IT Security

An intelligent IAM solution

by Mark Rowe

Business and security professionals are becoming increasingly aware of the potential threats of cyberattacks, writes Mat Ludlam, Regional VP, EMEA at the identity management product company Courion Corporation.

In fact, recent findings from a UK-based risk management company survey found 65 percent of business decision makers expect to suffer an information security breach – at an average cost of nearly $1m and a recovery time of two months. The survey of 1000 non-IT business decision makers in organisations in the UK, US, Germany, France, Sweden, Norway and Switzerland show how recent high profile data breaches are impacting companies around the world. With this rising concern as a backdrop, organisations and government entities need to explore and use various security measures, including Intelligent Identity and Access Management or IIAM.
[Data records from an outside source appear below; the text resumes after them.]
<file path="config.mk">
export PLATFORM = sky130hd
export DESIGN_NAME = fetch_top
export DESIGN_NICKNAME = d
export VERILOG_FILES = /design/src/verilog/bpu_pkg.sv /design/src/verilog/bpu_update_if.sv /design/src/verilog/fetch_top.sv /design/src/verilog/pc_gen.sv /design/src/verilog/branch_resolve.sv /design/src/verilog/branch_predictor.sv /design/src/verilog/predictor_table.sv
export SDC_FILE = /design/constraint.sdc
export NUM_CORES = 1
export LEC_CHECK = 0
export ABC_CLOCK_PERIOD_IN_PS = 2300
export BUFFER_PORTS_ARGS = -buffer_cell sky130_fd_sc_hd__buf_2
export CORE_MARGIN = 1.5
export CORE_UTILIZATION = 50
export DETAILED_ROUTE_END_ITERATION = 16
export PLACE_DENSITY = 0.71
export SYNTH_ARGS = -nofsm -noshare
export SYNTH_HDL_FRONTEND = slang
export SYNTH_SLANG_ARGS = --single-unit
</file>
<file path="constraint.sdc">
create_clock -name clk -period 2.3 [get_ports clk]
set_input_delay 0.115 -clock clk [delete_from_list [all_inputs] [get_ports clk]]
set_output_delay 0.115 -clock clk [all_outputs]
set_load 0.01 [all_outputs]
</file>
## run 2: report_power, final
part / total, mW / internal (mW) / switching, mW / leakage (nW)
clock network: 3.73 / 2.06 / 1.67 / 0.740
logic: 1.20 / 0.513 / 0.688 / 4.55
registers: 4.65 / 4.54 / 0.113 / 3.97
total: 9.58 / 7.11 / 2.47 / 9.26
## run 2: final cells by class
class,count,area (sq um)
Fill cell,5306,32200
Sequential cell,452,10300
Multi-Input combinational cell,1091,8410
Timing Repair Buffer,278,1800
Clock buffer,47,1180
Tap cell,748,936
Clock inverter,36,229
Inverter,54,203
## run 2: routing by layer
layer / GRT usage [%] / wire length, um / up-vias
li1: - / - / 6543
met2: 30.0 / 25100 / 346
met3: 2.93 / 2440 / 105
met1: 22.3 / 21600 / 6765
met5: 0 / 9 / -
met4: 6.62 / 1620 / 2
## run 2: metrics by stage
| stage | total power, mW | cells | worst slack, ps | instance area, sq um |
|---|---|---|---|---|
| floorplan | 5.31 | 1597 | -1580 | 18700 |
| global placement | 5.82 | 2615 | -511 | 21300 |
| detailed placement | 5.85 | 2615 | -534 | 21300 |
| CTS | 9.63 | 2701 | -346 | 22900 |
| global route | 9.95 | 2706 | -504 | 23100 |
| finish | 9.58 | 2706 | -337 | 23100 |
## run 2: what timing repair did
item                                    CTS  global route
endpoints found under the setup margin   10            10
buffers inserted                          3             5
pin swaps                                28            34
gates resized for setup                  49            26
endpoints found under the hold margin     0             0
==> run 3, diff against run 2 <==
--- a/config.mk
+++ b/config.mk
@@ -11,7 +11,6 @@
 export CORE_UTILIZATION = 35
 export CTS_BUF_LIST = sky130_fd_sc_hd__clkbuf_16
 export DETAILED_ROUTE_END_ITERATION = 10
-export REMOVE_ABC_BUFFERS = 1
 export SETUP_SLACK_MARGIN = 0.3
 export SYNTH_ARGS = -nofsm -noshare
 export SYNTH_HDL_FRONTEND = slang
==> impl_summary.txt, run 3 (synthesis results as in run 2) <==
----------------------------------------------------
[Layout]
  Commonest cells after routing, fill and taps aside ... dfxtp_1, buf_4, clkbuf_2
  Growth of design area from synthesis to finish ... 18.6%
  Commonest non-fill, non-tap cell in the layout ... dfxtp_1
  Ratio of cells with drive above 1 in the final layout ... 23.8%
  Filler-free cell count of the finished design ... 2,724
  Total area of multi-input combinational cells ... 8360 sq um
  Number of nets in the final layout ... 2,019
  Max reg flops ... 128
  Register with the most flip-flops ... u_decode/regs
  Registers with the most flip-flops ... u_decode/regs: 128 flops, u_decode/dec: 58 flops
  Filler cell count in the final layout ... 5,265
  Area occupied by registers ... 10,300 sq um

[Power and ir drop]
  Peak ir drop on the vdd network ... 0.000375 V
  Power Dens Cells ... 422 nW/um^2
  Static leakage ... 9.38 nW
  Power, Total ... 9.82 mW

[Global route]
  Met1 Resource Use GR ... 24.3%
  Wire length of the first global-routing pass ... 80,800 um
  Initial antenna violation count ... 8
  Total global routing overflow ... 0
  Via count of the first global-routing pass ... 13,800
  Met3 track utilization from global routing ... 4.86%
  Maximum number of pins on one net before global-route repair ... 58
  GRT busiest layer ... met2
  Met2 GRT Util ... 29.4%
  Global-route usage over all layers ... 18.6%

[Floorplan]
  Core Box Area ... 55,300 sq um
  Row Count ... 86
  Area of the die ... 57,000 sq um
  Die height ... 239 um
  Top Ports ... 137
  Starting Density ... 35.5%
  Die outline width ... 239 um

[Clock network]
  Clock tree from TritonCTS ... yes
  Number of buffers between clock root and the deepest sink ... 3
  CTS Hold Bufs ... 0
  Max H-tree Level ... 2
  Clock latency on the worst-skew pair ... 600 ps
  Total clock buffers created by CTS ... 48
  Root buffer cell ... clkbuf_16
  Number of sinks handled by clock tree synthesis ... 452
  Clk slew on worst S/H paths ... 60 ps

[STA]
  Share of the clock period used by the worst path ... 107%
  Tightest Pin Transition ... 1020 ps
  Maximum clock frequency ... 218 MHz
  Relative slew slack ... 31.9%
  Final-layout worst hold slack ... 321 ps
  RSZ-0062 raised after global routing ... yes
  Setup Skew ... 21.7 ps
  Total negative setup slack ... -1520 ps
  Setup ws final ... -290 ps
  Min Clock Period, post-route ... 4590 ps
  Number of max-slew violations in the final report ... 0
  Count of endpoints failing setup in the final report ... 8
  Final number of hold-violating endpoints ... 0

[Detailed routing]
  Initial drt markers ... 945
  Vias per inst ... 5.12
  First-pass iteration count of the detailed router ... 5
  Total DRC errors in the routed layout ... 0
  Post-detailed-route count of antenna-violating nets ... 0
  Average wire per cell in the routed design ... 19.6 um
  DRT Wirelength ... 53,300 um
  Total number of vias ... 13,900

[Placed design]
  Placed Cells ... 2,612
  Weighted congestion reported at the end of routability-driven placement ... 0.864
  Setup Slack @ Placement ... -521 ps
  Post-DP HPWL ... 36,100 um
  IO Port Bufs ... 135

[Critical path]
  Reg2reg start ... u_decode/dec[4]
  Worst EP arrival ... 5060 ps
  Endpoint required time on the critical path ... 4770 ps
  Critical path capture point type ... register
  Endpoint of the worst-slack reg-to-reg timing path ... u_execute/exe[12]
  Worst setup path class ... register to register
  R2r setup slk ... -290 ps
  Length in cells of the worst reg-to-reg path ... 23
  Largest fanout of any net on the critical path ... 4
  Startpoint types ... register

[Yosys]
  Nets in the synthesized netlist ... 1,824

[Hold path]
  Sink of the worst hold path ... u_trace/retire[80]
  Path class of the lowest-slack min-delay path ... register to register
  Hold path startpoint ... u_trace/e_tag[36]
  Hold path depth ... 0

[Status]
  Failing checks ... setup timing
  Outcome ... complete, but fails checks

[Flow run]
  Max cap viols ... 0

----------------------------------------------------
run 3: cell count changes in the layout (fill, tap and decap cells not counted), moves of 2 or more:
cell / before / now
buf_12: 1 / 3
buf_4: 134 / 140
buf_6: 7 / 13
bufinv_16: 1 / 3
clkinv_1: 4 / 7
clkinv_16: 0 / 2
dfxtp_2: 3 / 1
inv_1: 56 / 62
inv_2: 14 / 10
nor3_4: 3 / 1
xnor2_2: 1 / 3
==> src/common/huffman_cfg.svh <==
`ifndef HUFFMAN_CFG_SVH
`define HUFFMAN_CFG_SVH

// packed input word from the upstream FIFO
`define HUF_WORD_W 32

// bit window is one word plus the bits carried over from the last one
`define HUF_WIN_W 36

// decoded symbol width
`define HUF_SYM_W 4

// longest prefix code, also the width of the window head
`define HUF_MAX_CODE 5

// end-of-message symbol value
`define HUF_EOM 8

// refill once the window holds this many bits or fewer
`define HUF_REFILL_LIMIT 4

`endif
==> src/common/huffman_pkg.sv <==
`include "huffman_cfg.svh"

package huffman_pkg;

   // one decoded symbol, A..H plus EOM
   typedef logic [`HUF_SYM_W-1:0] sym_t;

   // valid bits held in the window, 0 to 36
   typedef logic [$clog2(`HUF_WIN_W+1)-1:0] bit_cnt_t;

   // length of a matched code, 2 to 5
   typedef logic [$clog2(`HUF_MAX_CODE+1)-1:0] code_len_t;

   // result of classifying the window head
   typedef struct packed
   {
      logic      hit;  // a prefix class matched
      code_len_t len;  // bits to consume
      logic [1:0] idx; // entry within the class table
   } match_t;

   // decode sequence, one symbol in flight
   typedef enum logic [2:0]
   {
      IDLE,    // wait for a word and room downstream
      LOAD,    // pop strobe, merge word into window
      MATCH,   // classify head bits
      LOOKUP,  // shift window, look up symbol
      EMIT     // push symbol, pick next step
   } seq_state_e;

endpackage

==> src/verilog/huffman_stream_decoder.sv <==
`include "huffman_cfg.svh"

module huffman_stream_decoder
(
   input  logic                        clk,
   input  logic                        reset,
   input  logic [`HUF_WORD_W-1:0]      word,          // upstream show-ahead data
   input  logic                        rdy,
   output logic                        pop,
   input  logic                        not_full,
   output logic                        push,
   output huffman_pkg::sym_t           symbol,
   output logic                        decode_error
);

   import huffman_pkg::*;

   seq_state_e               state;
   match_t                   match;
   logic [`HUF_MAX_CODE-1:0] head;
   bit_cnt_t                 bits_left;
   sym_t                     lookup_symbol;
   logic                     eom;
   logic                     refill;
   logic                     flush;

   decode_sequencer u_sequencer
   (
      .clk      (clk),
      .reset    (reset),
      .rdy      (rdy),
      .not_full (not_full),
      .eom      (eom),
      .refill   (refill),
      .pop      (pop),
      .state    (state)
   );

   bit_window u_window
   (
      .clk       (clk),
      .reset     (reset),
      .state     (state),
      .word      (word),
      .match     (match),
      .flush     (flush),
      .head      (head),
      .bits_left (bits_left)
   );

   code_matcher u_matcher
   (
      .clk   (clk),
      .reset (reset),
      .state (state),
      .head  (head),
      .match (match)
   );

   symbol_lookup u_lookup
   (
      .clk    (clk),
      .state  (state),
      .match  (match),
      .symbol (lookup_symbol)
   );

   symbol_emitter u_emitter
   (
      .clk          (clk),
      .reset        (reset),
      .state        (state),
      .not_full     (not_full),
      .symbol_in    (lookup_symbol),
      .bits_left    (bits_left),
      .push         (push),
      .symbol       (symbol),
      .eom          (eom),
      .refill       (refill),
      .flush        (flush),
      .decode_error (decode_error)
   );

   // a fetch is always separated from the last push by one IDLE cycle
   a_no_push_with_pop : assert property (@(posedge clk) disable iff (reset)
      !(push && pop));

endmodule

==> src/verilog/symbol_emitter.sv <==
`include "huffman_cfg.svh"

module symbol_emitter
(
   input  logic                        clk,
   input  logic                        reset,
   input  huffman_pkg::seq_state_e     state,
   input  logic                        not_full,
   input  huffman_pkg::sym_t           symbol_in,
   input  huffman_pkg::bit_cnt_t       bits_left,
   output logic                        push,
   output huffman_pkg::sym_t           symbol,
   output logic                        eom,
   output logic                        refill,
   output logic                        flush,
   output logic                        decode_error
);

   import huffman_pkg::*;

   logic emit_now;

   assign emit_now = (state == EMIT) && not_full;
   assign eom      = symbol_in == sym_t'(`HUF_EOM);
   assign refill   = bits_left <= bit_cnt_t'(`HUF_REFILL_LIMIT);
   assign flush    = emit_now && eom;  // next message starts on a fresh word

   always_ff @(posedge clk or posedge reset)
   begin
      if (reset)
      begin
         push         <= 1'b0;
         decode_error <= 1'b0;
      end
      else
      begin
         push         <= emit_now;
         decode_error <= flush && (bits_left != '0);  // padding left after EOM
      end
   end

   always_ff @(posedge clk)
   begin
      if (emit_now)
      begin
         symbol <= symbol_in;
      end
   end

   a_push_after_emit : assert property (@(posedge clk) disable iff (reset)
      push |-> $past(state == EMIT && not_full));

endmodule

==> src/huffman_core/symbol_lookup.sv <==
`include "huffman_cfg.svh"

module symbol_lookup
(
   input  logic                        clk,
   input  huffman_pkg::seq_state_e     state,
   input  huffman_pkg::match_t         match,
   output huffman_pkg::sym_t           symbol
);

   import huffman_pkg::*;

   sym_t sym_next;

   always_comb
   begin
      case (match.len)
         code_len_t'(2):
            sym_next = match.idx[0] ? sym_t'(7) : sym_t'(4);  // H : E
         code_len_t'(3):
            sym_next = match.idx[0] ? sym_t'(3) : sym_t'(0);  // D : A
         code_len_t'(4):
         begin
            case (match.idx)
               2'd0:    sym_next = sym_t'(2);  // C
               2'd1:    sym_next = sym_t'(5);  // F
               default: sym_next = sym_t'(6);  // G, idx 3 never occurs
            endcase
         end
         code_len_t'(5):
            sym_next = match.idx[0] ? sym_t'(`HUF_EOM) : sym_t'(1);  // EOM : B
         default:
            sym_next = sym_t'(0);
      endcase
   end

   always_ff @(posedge clk)
   begin
      if (state == LOOKUP)
      begin
         symbol <= sym_next;
      end
   end

endmodule

==> src/huffman_core/code_matcher.sv <==
`include "huffman_cfg.svh"

module code_matcher
(
   input  logic                        clk,
   input  logic                        reset,
   input  huffman_pkg::seq_state_e     state,
   input  logic [`HUF_MAX_CODE-1:0]    head,   // top window bits, MSB first
   output huffman_pkg::match_t         match
);

   import huffman_pkg::*;

   match_t match_next;

   // prefix classes of the fixed code, index bits follow the class prefix
   always_comb
   begin
      match_next = '0;
      casez (head)
         5'b0????:
         begin
            match_next.hit = 1'b1;  // E, H
            match_next.len = code_len_t'(2);
            match_next.idx = {1'b0, head[3]};
         end
         5'b10???:
         begin
            match_next.hit = 1'b1;  // A, D
            match_next.len = code_len_t'(3);
            match_next.idx = {1'b0, head[2]};
         end
         5'b110??, 5'b1110?:
         begin
            match_next.hit = 1'b1;  // C, F, G
            match_next.len = code_len_t'(4);
            match_next.idx = head[2:1];
         end
         5'b1111?:
         begin
            match_next.hit = 1'b1;  // B, EOM
            match_next.len = code_len_t'(5);
            match_next.idx = {1'b0, head[0]};
         end
         default:
         begin
            match_next = '0;
         end
      endcase
   end

   always_ff @(posedge clk or posedge reset)
   begin
      if (reset)
      begin
         match <= '0;
      end
      else if (state == MATCH)
      begin
         match <= match_next;
      end
   end

   a_hit_len : assert property (@(posedge clk) disable iff (reset)
      match.hit |-> (match.len >= code_len_t'(2)) && (match.len <= code_len_t'(`HUF_MAX_CODE)));

endmodule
Identity and access management systems provide the capability to create and manage user accounts, roles, and access rights for individual users in organisations. They typically incorporate user provisioning, password management, policy management, access governance, and identity repositories in an often complex design. By connecting with an organisation’s applications and collecting information, Intelligent Identity and Access Management solutions continuously monitor information about identities and collect data related to resources (including applications, databases, and files), access rights, access policies, and user activities such as creating accounts and logging on to applications. In other cases, a specific action should be triggered, such as a micro-certification, or even automatic remediation. In all cases, the solution should provide notification of a possible violation or issue and, more importantly, provide recommended actions to make it easier to address the situation. For these reasons, the solution can also improve security analysis and risk management.

An Intelligent IAM solution can pinpoint trouble spots, weak points, and quickly answer key questions such as the following:
•Which accounts have the most privileged entitlements and have not reset a password in hundreds of days?
•Which individuals have the highest number of access rights when compared to peers?
•Which business units have the most orphan accounts?
An Intelligent IAM solution also can provide answers to questions in seconds, helping security and IAM analysts:
•Quickly detect potential indicators of attacks and security breaches (for example, a user account receives privileged access directly to a target application)
•Focus efforts on high-risk situations (for example, accounts with many privileged entitlements that haven’t reset their passwords in more than 90 days

An Intelligent Identity & Access Management solution can correlate data to compare users with others in the same role, or with any individual in the organisation who might provide a useful benchmark. Analysts, business managers, and resource owners can answer questions like, “Does John Smith have more access rights than other financial analysts?” and “How do the access rights available to John Smith compare with those of Jane Jones and William Brown?”
These comparisons are extremely useful for assessing new access requests from individuals, for identifying excessive rights that accumulate when people move through different positions, and for highlighting outliers that may indicate a process problem or a misbehaving user.

With an intelligent IAM solution, you can investigate and analyze high-risk individuals, groups, and situations, as well as compliance violations. This process makes it easier to answer questions like:

•Are there domain administrator accounts whose passwords have never been changed?
•Which non-sales systems has this sales person been accessing?
•Is anybody accessing patient medical information without a genuine “need to know”?
•Which accounts with at least five entitlements have not been used in more than 30 days?
•Does this account have a suspicious number of privileged entitlements?
•Should part-time employees receive all the access rights they are routinely granted?
•Do contractors continue to access resources after their projects end?
•Are system administrators routinely assigned rights they don’t need to perform their jobs?
•Does this business unit have an abnormal number of accounts with unnecessary entitlements (that is, access rights that have never been used)?

Because providing IAM is a huge task, organisations are likely to face many challenges when implementing. Business leaders may be asked to confirm the accounts in your IAM system and the access rights for each, which can be daunting and difficult. Unfortunately, the environments that IAM systems support are often subject to both purposeful attacks and inadvertent permission creep due to changing roles and rights within your organisation. In many organizations, periodic reviews of accounts and permissions and manual remediation tasks that try to fix them are the only way to manage rights issues.